In Chapter 1, we examine the inflationary modes in the cubic curvature theories in the context of
asymptotically safe gravity. On the phase space of the Hubble parameter, there exists a critical point
which corresponds to the slow-roll inflation in Einstein frame. Most of the e-foldings are attained around
the critical point for each inflationary trajectories. If the coupling constants gi have the parametric
relations generated as the power of the relative energy scale of inflation H0 to the cutoff, a successful
inflation with more than 60 e-foldings occurs near the critical point. One can find the quantum fluctuations
in Jordan frame from to perform the stochastic simulation.

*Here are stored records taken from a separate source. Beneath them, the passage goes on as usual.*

==> src/hdl/esi_pkg.sv <==
package esi_pkg;
   localparam int NUM_TERM = 8;
   localparam int ADDR_W   = 8;
   localparam int IDX_RST  = 0;
   localparam int IDX_STOP = 2;
   localparam int IDX_SW   = 8;

   // function, trip and polarity codes
   localparam logic [7:0] FN_TRIP_RESET = 8'h12;
   localparam logic [7:0] FN_ESTOP      = 8'h40;
   localparam logic [7:0] FN_JOG        = 8'h06;
   localparam logic [7:0] FN_NONE       = 8'hFF;
   localparam logic [7:0] FN_MAX        = 8'h45;
   localparam logic [7:0] ESTOP_TRIP_CODE = 8'h25;
   localparam logic [1:0] POL_NO = 2'h0;
   localparam logic [1:0] POL_NC = 2'h1;

   localparam logic [NUM_TERM-1:0][7:0] FUNC_RESET =
      {FN_NONE, FN_NONE, FN_NONE, FN_NONE, FN_NONE, FN_JOG, FN_NONE, FN_TRIP_RESET};

   // register offsets
   localparam logic [ADDR_W-1:0] ADDR_FUNC_LO  = 8'h00;
   localparam logic [ADDR_W-1:0] ADDR_FUNC_HI  = 8'h04;
   localparam logic [ADDR_W-1:0] ADDR_POL      = 8'h08;
   localparam logic [ADDR_W-1:0] ADDR_STATUS   = 8'h0C;
   localparam logic [ADDR_W-1:0] ADDR_IRQ_STAT = 8'h10;
   localparam logic [ADDR_W-1:0] ADDR_IRQ_MASK = 8'h14;
   localparam logic [ADDR_W-1:0] ADDR_KEYPAD   = 8'h18;

   // interrupt bits
   localparam int NUM_IRQ     = 5;
   localparam int IRQ_TRIP    = 0;
   localparam int IRQ_CLEAR   = 1;
   localparam int IRQ_KP_REJ  = 2;
   localparam int IRQ_CFG_REJ = 3;
   localparam int IRQ_SWITCH  = 4;

   localparam logic [1:0] RESP_OKAY   = 2'h0;
   localparam logic [1:0] RESP_SLVERR = 2'h2;

   typedef struct packed {
      logic              awvalid;
      logic [ADDR_W-1:0] awaddr;
      logic              wvalid;
      logic [31:0]       wdata;
      logic [3:0]        wstrb;
      logic              bready;
      logic              arvalid;
      logic [ADDR_W-1:0] araddr;
      logic              rready;
   } esi_axi_req_t;

   typedef struct packed {
      logic        awready;
      logic        wready;
      logic        bvalid;
      logic [1:0]  bresp;
      logic        arready;
      logic        rvalid;
      logic [31:0] rdata;
      logic [1:0]  rresp;
   } esi_axi_rsp_t;

   typedef struct packed {
      logic [NUM_TERM:0]         sync1;
      logic [NUM_TERM:0]         sync2;
      logic [NUM_TERM:0]         prev;
      logic [NUM_TERM-1:0][7:0]  func;
      logic [NUM_TERM-1:0][1:0]  pol;
      logic                      trip;
      logic [7:0]                trip_code;
      logic                      drive_reset;
      logic [NUM_IRQ-1:0]        irq_stat;
      logic [NUM_IRQ-1:0]        irq_mask;
      logic                      aw_got;
      logic                      w_got;
      logic [ADDR_W-1:0]         awaddr;
      logic [31:0]               wdata;
      logic [3:0]                wstrb;
      logic                      bvalid;
      logic [1:0]                bresp;
      logic                      rvalid;
      logic [31:0]               rdata;
      logic [1:0]                rresp;
   } esi_state_t;
endpackage

==> src/hdl/esi_interlock.sv <==
// Contract
// stop input with interlock on blocks gate switching without firmware.
// stop only halts switching; never reported as output isolation.
// interlock on: terminals one and three dedicated, other functions ignored.
// terminal one is normally-open reset; asserting it clears stop trip.
// terminal three is normally-closed stop; open contact means stop.
// stop activation latches a trip showing the emergency-stop code.
// unconnected, broken or wrong-polarity terminal three also trips.
// only terminal one reset releases the stop trip.
// keypad clear requests ignored while stop trip latched.
// interlock enabled only by switch on; switch defaults off.
// switch on forces term1 18/00, term3 64/01, locked while on.
// keypad may never assign code 64 to terminal three.
// code 18 on any terminal forces its polarity to 00.
// on enable other terminals holding 18 become no function.
// switch off frees settings; term3 function none, polarity kept 01.
// each of eight terminals takes one code from selectable set.
// inputs synchronised; stop-to-gate path combinational and clockless.
// trip holds while stop open, clears on reset with contact closed.
// safety circuit holds term3 closed, opens to stop, pulses term1.
//
// The AXI4-Lite slave port and the register offsets were decided locally.
`timescale 1ns/1ps
module esi_interlock
   import esi_pkg::*;
#(
   parameter int NUM_GATE = 6
)
(
   // clock and reset
   input  wire logic                        sys_clk,
   input  wire logic                        resetn,
   // terminal pins and switch, high = contact closed
   input  wire logic [esi_pkg::NUM_TERM-1:0] term_in,
   input  wire logic                        interlock_enable_switch,
   // power stage gates
   input  wire logic [NUM_GATE-1:0]          gate_cmd_in,
   output logic      [NUM_GATE-1:0]          gate_cmd_out,
   output logic                             switching_halted,
   // drive status
   output logic                             drive_reset,
   output logic      [7:0]                  estop_trip_code,
   output logic                             interlock_active,
   output logic                             irq,
   // register bus
   input  wire esi_pkg::esi_axi_req_t        axi_req,
   output esi_pkg::esi_axi_rsp_t             axi_rsp
);
   import esi_pkg::*;

   generate
      if (NUM_GATE < 1)
      begin : g_chk
         $error("NUM_GATE must be at least one");
      end
   endgenerate

   esi_state_t q;
   esi_state_t d;

   logic              stop_raw;
   logic              en;
   logic [NUM_TERM-1:0] t;
   logic              stop_act;
   logic              aw_hs;
   logic              w_hs;
   logic              ar_hs;
   logic              do_wr;
   logic [ADDR_W-1:0] wa;
   logic [31:0]       wd;
   logic [3:0]        ws;
   logic [NUM_IRQ-1:0] ev;
   logic [NUM_IRQ-1:0] w1c;
   logic [31:0]       rd;
   logic [1:0]        rr;
   logic [7:0]        code;
   logic [1:0]        pv;
   int                idx;

   // terminal locked to the interlock while the switch is on
   function automatic logic locked(input int i, input logic on);
      locked = on && (i == IDX_RST || i == IDX_STOP); // see R3
   endfunction

   function automatic logic func_ok(input int i, input logic [7:0] c,
                                    input logic on);
      logic sel;
      sel = (c <= FN_MAX) || (c == FN_NONE);
      func_ok = sel && !locked(i, on) && !(i == IDX_STOP && c == FN_ESTOP);
   endfunction

   // raw pins on purpose: gate block must not wait on clock or firmware
   assign stop_raw = interlock_enable_switch & ~term_in[IDX_STOP]; // see R1 see R5
   assign switching_halted = stop_raw | q.trip;
   assign gate_cmd_out = switching_halted ? '0 : gate_cmd_in;

   assign drive_reset      = q.drive_reset;
   assign estop_trip_code  = q.trip_code;
   assign interlock_active = q.sync2[IDX_SW];
   assign irq              = |(q.irq_stat & q.irq_mask);

   assign aw_hs = axi_req.awvalid & axi_rsp.awready;
   assign w_hs  = axi_req.wvalid & axi_rsp.wready;
   assign ar_hs = axi_req.arvalid & axi_rsp.arready;

   always_comb
   begin
      axi_rsp         = '0;
      axi_rsp.awready = ~q.aw_got & ~q.bvalid;
      axi_rsp.wready  = ~q.w_got & ~q.bvalid;
      axi_rsp.bvalid  = q.bvalid;
      axi_rsp.bresp   = q.bresp;
      axi_rsp.arready = ~q.rvalid;
      axi_rsp.rvalid  = q.rvalid;
      axi_rsp.rdata   = q.rdata;
      axi_rsp.rresp   = q.rresp;
   end

   always_comb
   begin
      idx  = 0;
      code = 8'h00;
      pv   = 2'h0;
      d    = q;
      ev   = '0;
      w1c  = '0;
      rd   = 32'h0000_0000;
      rr   = RESP_OKAY;
      d.drive_reset = 1'b0;

      d.sync1 = {interlock_enable_switch, term_in};
      d.sync2 = q.sync1;
      d.prev  = q.sync2;
      en       = q.sync2[IDX_SW];
      t        = q.sync2[NUM_TERM-1:0];
      stop_act = en & ~t[IDX_STOP]; // see R5

      // trip latch: stop wins over reset while the contact stays open
      if (stop_act)
      begin
         if (!q.trip)
         begin
            ev[IRQ_TRIP] = 1'b1;
         end
         d.trip = 1'b1; // see R6
      end
      else if (q.trip && t[IDX_RST])
      begin
         d.trip = 1'b0; // see R4 see R8
         d.drive_reset = 1'b1;
         ev[IRQ_CLEAR] = 1'b1;
      end
      else if (t[IDX_RST] && !q.prev[IDX_RST] &&
               q.func[IDX_RST] == FN_TRIP_RESET)
      begin
         d.drive_reset = 1'b1;
      end
      d.trip_code = d.trip ? ESTOP_TRIP_CODE : 8'h00;

      // write channel capture
      if (aw_hs)
      begin
         d.aw_got = 1'b1;
         d.awaddr = axi_req.awaddr;
      end
      if (w_hs)
      begin
         d.w_got = 1'b1;
         d.wdata = axi_req.wdata;
         d.wstrb = axi_req.wstrb;
      end
      wa = q.aw_got ? q.awaddr : axi_req.awaddr;
      wd = q.w_got ? q.wdata : axi_req.wdata;
      ws = q.w_got ? q.wstrb : axi_req.wstrb;
      do_wr = (q.aw_got | aw_hs) & (q.w_got | w_hs) & ~q.bvalid;

      if (do_wr)
      begin
         d.aw_got = 1'b0;
         d.w_got  = 1'b0;
         d.bvalid = 1'b1;
         d.bresp  = RESP_OKAY;
         unique case (wa)
            ADDR_FUNC_LO, ADDR_FUNC_HI:
            begin
               for (int j = 0; j < 4; j++)
               begin
                  idx  = (wa == ADDR_FUNC_HI) ? j + 4 : j;
                  code = wd[8*j +: 8];
                  if (ws[j])
                  begin
                     if (func_ok(idx, code, en))
                     begin
                        d.func[idx] = code;
                        if (code == FN_TRIP_RESET)
                        begin
                           d.pol[idx] = POL_NO;
                        end
                     end
                     else
                     begin
                        ev[IRQ_CFG_REJ] = 1'b1; // see R3
                     end
                  end
               end
            end
            ADDR_POL:
            begin
               for (int i = 0; i < NUM_TERM; i++)
               begin
                  pv = wd[2*i +: 2];
                  if (ws[i/4])
                  begin
                     if (locked(i, en))
                     begin
                        ev[IRQ_CFG_REJ] = 1'b1;
                     end
                     else if (d.func[i] == FN_TRIP_RESET)
                     begin
                        d.pol[i] = POL_NO;
                     end
                     else
                     begin
                        d.pol[i] = pv;
                     end
                  end
               end
            end
            ADDR_IRQ_STAT:
            begin
               w1c = wd[NUM_IRQ-1:0] & {NUM_IRQ{ws[0]}};
            end
            ADDR_IRQ_MASK:
            begin
               if (ws[0])
               begin
                  d.irq_mask = wd[NUM_IRQ-1:0];
               end
            end
            ADDR_KEYPAD:
            begin
               if (ws[0] && wd[0])
               begin
                  if (q.trip)
                  begin
                     ev[IRQ_KP_REJ] = 1'b1; // see R9
                  end
                  else
                  begin
                     d.drive_reset = 1'b1;
                  end
               end
            end
            ADDR_STATUS:
            begin
               d.bresp = RESP_OKAY;
            end
            default:
            begin
               d.bresp = RESP_SLVERR;
            end
         endcase
      end
      if (q.bvalid && axi_req.bready)
      begin
         d.bvalid = 1'b0;
      end

      // switch edges override a same-cycle write to the terminal settings they force
      if (en && !q.prev[IDX_SW])
      begin
         for (int i = 0; i < NUM_TERM; i++)
         begin
            if (i != IDX_RST && i != IDX_STOP && d.func[i] == FN_TRIP_RESET)
            begin
               d.func[i] = FN_NONE;
            end
         end
         d.func[IDX_RST]  = FN_TRIP_RESET;
         d.pol[IDX_RST]   = POL_NO;
         d.func[IDX_STOP] = FN_ESTOP;
         d.pol[IDX_STOP]  = POL_NC;
         ev[IRQ_SWITCH]   = 1'b1;
      end
      else if (!en && q.prev[IDX_SW])
      begin
         d.func[IDX_STOP] = FN_NONE;
         ev[IRQ_SWITCH]   = 1'b1;
      end

      // read channel
      unique case (axi_req.araddr)
         ADDR_FUNC_LO:  rd = q.func[3:0];
         ADDR_FUNC_HI:  rd = q.func[7:4];
         ADDR_POL:      rd = {16'h0000, q.pol};
         ADDR_STATUS:   rd = {8'h00, q.trip_code, t, 5'h00,
                              q.trip | stop_act, en, q.trip};
         ADDR_IRQ_STAT: rd = {27'h0000000, q.irq_stat};
         ADDR_IRQ_MASK: rd = {27'h0000000, q.irq_mask};
         ADDR_KEYPAD:   rd = 32'h0000_0000;
         default:       rr = RESP_SLVERR;
      endcase
      if (q.rvalid && axi_req.rready)
      begin
         d.rvalid = 1'b0;
      end
      if (ar_hs)
      begin
         d.rvalid = 1'b1;
         d.rdata  = rd;
         d.rresp  = rr;
      end

      // new events beat a same-cycle clear
      d.irq_stat = (q.irq_stat & ~w1c) | ev;
   end

   always_ff @(posedge sys_clk or negedge resetn)
   begin
      if (!resetn)
      begin
         q      <= '0;
         q.func <= FUNC_RESET;
      end
      else
      begin
         q <= d;
      end
   end

endmodule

In Chapter 2, we explore the nucleation
of vacuum bubbles in the Brans-Dicke type theory of gravity. In the Euclidean signature, we evaluate
the fields at the vacuum bubbles as solutions of the Euler-Lagrange equations of motion as well as the
bubble nucleation probabilities by integrating the Euclidean action. We illustrate three possible ways to
obtain vacuum bubbles: true vacuum bubbles for w > -3/2, false vacuum bubbles for w < -3/2, and
false vacuum bubbles for w > -3/2 when the vacuum energy of the false vacuum in the potential of the
Einstein frame is less than that of the true vacuum. After the bubble is nucleated at the t = 0 surface,
we can smoothly interpolate the field combinations to some solutions in the Lorentzian signature and
consistently continue their subsequent evolutions. Therefore, we conclude that, in general scalar-tensor
theories like this Brans-Dicke type theories, which may include and represent certain features of string
theory, vacuum bubbles come in false vacuum bubbles as well as in true vacuum bubbles, as long as a
special condition is assumed on the potential.